Ensuite, une fois en première année, les profs te prédisaient une élimination obligée : ceux qui n’avaient pas le niveau, ceux qui se sentaient largués, incapables de s’organiser, ceux qui s’étaient trompés de voie…
Débrouille-toi
Alors il fallait remettre la réflexion sur le tapis. Je fais quoi ? Les parents désorientés se voulaient rassurants mais pas très « helpful » : « Tu vas trouver, tu es intelligent (-te) » Mais l’intelligence ne suffit pas, c’est même un handicap. En bons coéquipiers, ils recherchaient des exemples de métiers qui pourraient nous plaire, une filière plus courte, plus facile… Ca ajoutait du désordre au fouillis de possibilités. Alors on se concertait entre camarades de galères. Mais voilà que l’évidence nous frappait comme une nouvelle initiation adulte : le copain, la copine dont on sent si proche n’a pas les mêmes goûts, pas les mêmes compétences, pas les mêmes envies. On se retrouve seul avec ses dilemmes. Comme le déclarait Orson Welles, « on naît seul, on vit seul, on meurt seul. » Débrouille-toi.
Prendre un coach d’introspection dès ses 15 ans !
Aujourd’hui, ParcoursSup, ses conditions, ses recruteurs, ses lettres de motivation et ses algorithmes. Une forêt vierge paniquante. L’affolement est contagieux, parents, enfants, frères et sœurs, oncles, tantes… ParcoursSup devient un job à plein temps pour les uns, un stress à plein temps pour les autres. Question cruciale : est-ce que ParcoursSup vous aide à trouver votre destin professionnel ? Est-ce que ParcoursSup va vous aider à aller plus vite que la musique ? A anticiper les « vœux » d’un inscrit immature ? « Il faut prendre un coach, insiste Nathalie Lagane, une conseillère en orientation. Ca vous coûtera moins cher qu’une année de formation perdue à 6000 ou 20'000 euros. » Vu sous cet angle…
Vanessa Bérangère, ancienne prof devenue coach… | … pilote une ado, accompagnée de sa mère, dans ses choix. |
La connaissance de soi, c’est la mission d’une vie. Une évolution permanente. Avec l’adolescent pubère, le coach va démarrer le travail. En général, il se démultiplie entre un psychologue spécialiste de la confiance en soi, et un expert en ressources humaines c’est-à-dire en embauches bien ciblées. Les tarifs ? entre 80 et 120 euros de l’heure. C’est un peu le prix d’une psychanalyse. Il y a des forfaits (questionnaires, entretiens, synthèse avec les parents) : entre 250 et 800 euros. Un budget quand même.

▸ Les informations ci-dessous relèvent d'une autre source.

File: src/rtl/dl_seq_adder.sv
// Multi-cycle wide adder: one narrow chunk adder reused across NUM_WORDS words with carry held between steps.
// Optional signed-overflow output enabled by defining DL_SEQ_ADDER_OVF_EN.

module dl_adder #(
    parameter int unsigned NUM_BITS = 8
) (
    input  logic [NUM_BITS-1:0] i_a,
    input  logic [NUM_BITS-1:0] i_b,
    output logic [NUM_BITS-1:0] o_sum_c,
    output logic                o_cout_c
);
    localparam int unsigned SW = NUM_BITS + 1;

    assign {o_cout_c, o_sum_c} = SW'(i_a) + SW'(i_b);
endmodule

module dl_seq_adder #(
    parameter int unsigned NUM_BITS  = 8,
    parameter int unsigned NUM_WORDS = 4
) (
    input  logic                          clk,
    input  logic                          rst_n,
    input  logic                          in_valid,
    output logic                          in_ready,
    input  logic [NUM_BITS*NUM_WORDS-1:0] in_a,
    input  logic [NUM_BITS*NUM_WORDS-1:0] in_b,
    input  logic                          in_cin,
    output logic                          out_valid,
    input  logic                          out_ready,
    output logic [NUM_BITS*NUM_WORDS-1:0] out_sum,
`ifdef DL_SEQ_ADDER_OVF_EN
    output logic                          out_ovf,
`endif
    output logic                          out_cout
);
    localparam int unsigned W     = NUM_BITS * NUM_WORDS;
    localparam int unsigned AW    = NUM_BITS + 1;
    localparam int unsigned IDX_W = (NUM_WORDS > 1) ? $clog2(NUM_WORDS) : 1;

    typedef enum logic [1:0] {
        S_IDLE,
        S_BUSY,
        S_DONE
    } state_t;

    state_t             r_state;
    state_t             w_state_nxt;
    logic               r_in_ready;
    logic               r_out_valid;
    logic               w_in_ready_nxt;
    logic               w_out_valid_nxt;
    logic               w_accept;
    logic               w_step;
    logic               w_last;

    logic [W-1:0]       r_a;
    logic [W-1:0]       r_b;
    logic [W-1:0]       r_sum;
    logic               r_carry;
    logic               r_cout;
    logic [IDX_W-1:0]   r_idx;

    logic [AW-1:0]      w_add_a;
    logic [AW-1:0]      w_add_b;
    logic [AW-1:0]      w_add_sum;
    logic               w_add_cout;
    logic [NUM_BITS-1:0] w_chunk;
    logic               w_sum_lsb_unused;
    logic [W-1:0]       w_sum_nxt;

    // LSB pair {1, carry} turns the carry into a carry-in for the word bits.
    assign w_add_a = {r_a[NUM_BITS-1:0], 1'b1};
    assign w_add_b = {r_b[NUM_BITS-1:0], r_carry};

    dl_adder #(.NUM_BITS(AW)) u_chunk_adder (
        .i_a      (w_add_a),
        .i_b      (w_add_b),
        .o_sum_c  (w_add_sum),
        .o_cout_c (w_add_cout)
    );

    assign w_chunk          = w_add_sum[AW-1:1];
    assign w_sum_lsb_unused = w_add_sum[0];
    assign w_sum_nxt        = (r_sum >> NUM_BITS) | (W'(w_chunk) << (W - NUM_BITS));
    assign w_last           = (r_idx == IDX_W'(NUM_WORDS - 1));

    always_comb begin
        w_state_nxt     = r_state;
        w_accept        = 1'b0;
        w_step          = 1'b0;
        w_in_ready_nxt  = 1'b0;
        w_out_valid_nxt = 1'b0;
        case (r_state)
            S_IDLE: begin
                if (in_valid && r_in_ready) begin
                    w_accept    = 1'b1;
                    w_state_nxt = S_BUSY;
                end
            end
            S_BUSY: begin
                w_step = 1'b1;
                if (w_last) begin
                    w_state_nxt = S_DONE;
                end
            end
            S_DONE: begin
                if (r_out_valid && out_ready) begin
                    w_state_nxt = S_IDLE;
                end
            end
            default: w_state_nxt = S_IDLE;
        endcase
        // Handshake outputs are registered from the next state.
        w_in_ready_nxt  = (w_state_nxt == S_IDLE);
        w_out_valid_nxt = (w_state_nxt == S_DONE);
    end

    always_ff @(posedge clk) begin
        if (!rst_n) begin
            r_state     <= S_IDLE;
            r_in_ready  <= 1'b0;
            r_out_valid <= 1'b0;
        end else begin
            r_state     <= w_state_nxt;
            r_in_ready  <= w_in_ready_nxt;
            r_out_valid <= w_out_valid_nxt;
        end
    end

`ifdef DL_SEQ_ADDER_OVF_EN
    logic r_a_msb;
    logic r_b_msb;
    logic r_ovf;
    logic w_ovf_nxt;

    assign w_ovf_nxt = (r_a_msb == r_b_msb) && (w_chunk[NUM_BITS-1] != r_a_msb);
    assign out_ovf   = r_ovf;

    always_ff @(posedge clk) begin
        if (!rst_n) begin
            r_a_msb <= 1'b0;
            r_b_msb <= 1'b0;
            r_ovf   <= 1'b0;
        end else if (w_accept) begin
            r_a_msb <= in_a[W-1];
            r_b_msb <= in_b[W-1];
        end else if (w_step && w_last) begin
            r_ovf   <= w_ovf_nxt;
        end
    end
`endif

    // Word-serial datapath; result words enter at the MSB end.
    always_ff @(posedge clk) begin
        if (!rst_n) begin
            r_a     <= '0;
            r_b     <= '0;
            r_sum   <= '0;
            r_carry <= 1'b0;
            r_cout  <= 1'b0;
            r_idx   <= '0;
        end else if (w_accept) begin
            r_a     <= in_a;
            r_b     <= in_b;
            r_carry <= in_cin;
            r_idx   <= '0;
        end else if (w_step) begin
            r_a     <= r_a >> NUM_BITS;
            r_b     <= r_b >> NUM_BITS;
            r_sum   <= w_sum_nxt;
            r_carry <= w_add_cout;
            if (w_last) begin
                r_cout <= w_add_cout;
            end else begin
                r_idx  <= r_idx + IDX_W'(1);
            end
        end
    end

    assign in_ready  = r_in_ready;
    assign out_valid = r_out_valid;
    assign out_sum   = r_sum;
    assign out_cout  = r_cout;

endmodule
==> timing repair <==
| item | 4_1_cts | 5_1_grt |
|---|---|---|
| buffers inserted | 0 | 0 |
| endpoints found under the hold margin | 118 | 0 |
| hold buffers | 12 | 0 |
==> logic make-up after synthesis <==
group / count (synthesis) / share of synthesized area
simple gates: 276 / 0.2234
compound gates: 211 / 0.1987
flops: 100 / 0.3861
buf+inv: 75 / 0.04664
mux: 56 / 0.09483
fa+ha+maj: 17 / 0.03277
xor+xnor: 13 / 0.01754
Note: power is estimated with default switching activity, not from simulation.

La charge mentale de l’aspirant ParcoursSup
A cause de – ou grâce à – ParcoursSup, l’enfant (dès ses 14 ans !) entre de plein pied dans une introspection décisive : « De mes entretiens dépendra mon avenir, la fierté de mes parents (qui paient), ma réussite dans la vie, ou mes fiascos. » C’est une lourde charge pour un ado, un post-ado. Le choix d’une vie professionnelle devient un défi dramatique où le chœur familial a l’oeil rivé sur le « soliste-guerrier ». Il va se battre, il va s’inscrire, il va gagner. Il va se trouver !
On s’étonne après de voir les trentenaires installés dans leur métier exiger de leur employeur un job à 70 ou 80 %, « pour avoir un peu de temps pour moi ». J’ai bossé, j’ai passé, les examens, j’ai montré mes compétences, maintenant j’ai besoin de trouver mon tempo. Me connecter à mes désirs. Tout seul. Et peut-être changer de vie.
Ce genre de besoin libérateur, on l’a vécu plus tard, à 40, 50 ou 60 ans. La maturité est-elle plus précoce aujourd’hui ? Ou est-ce, à 30 ans déjà, la fatigue des injonctions ? Prise de conscience, rébellion, il y a de l’espoir.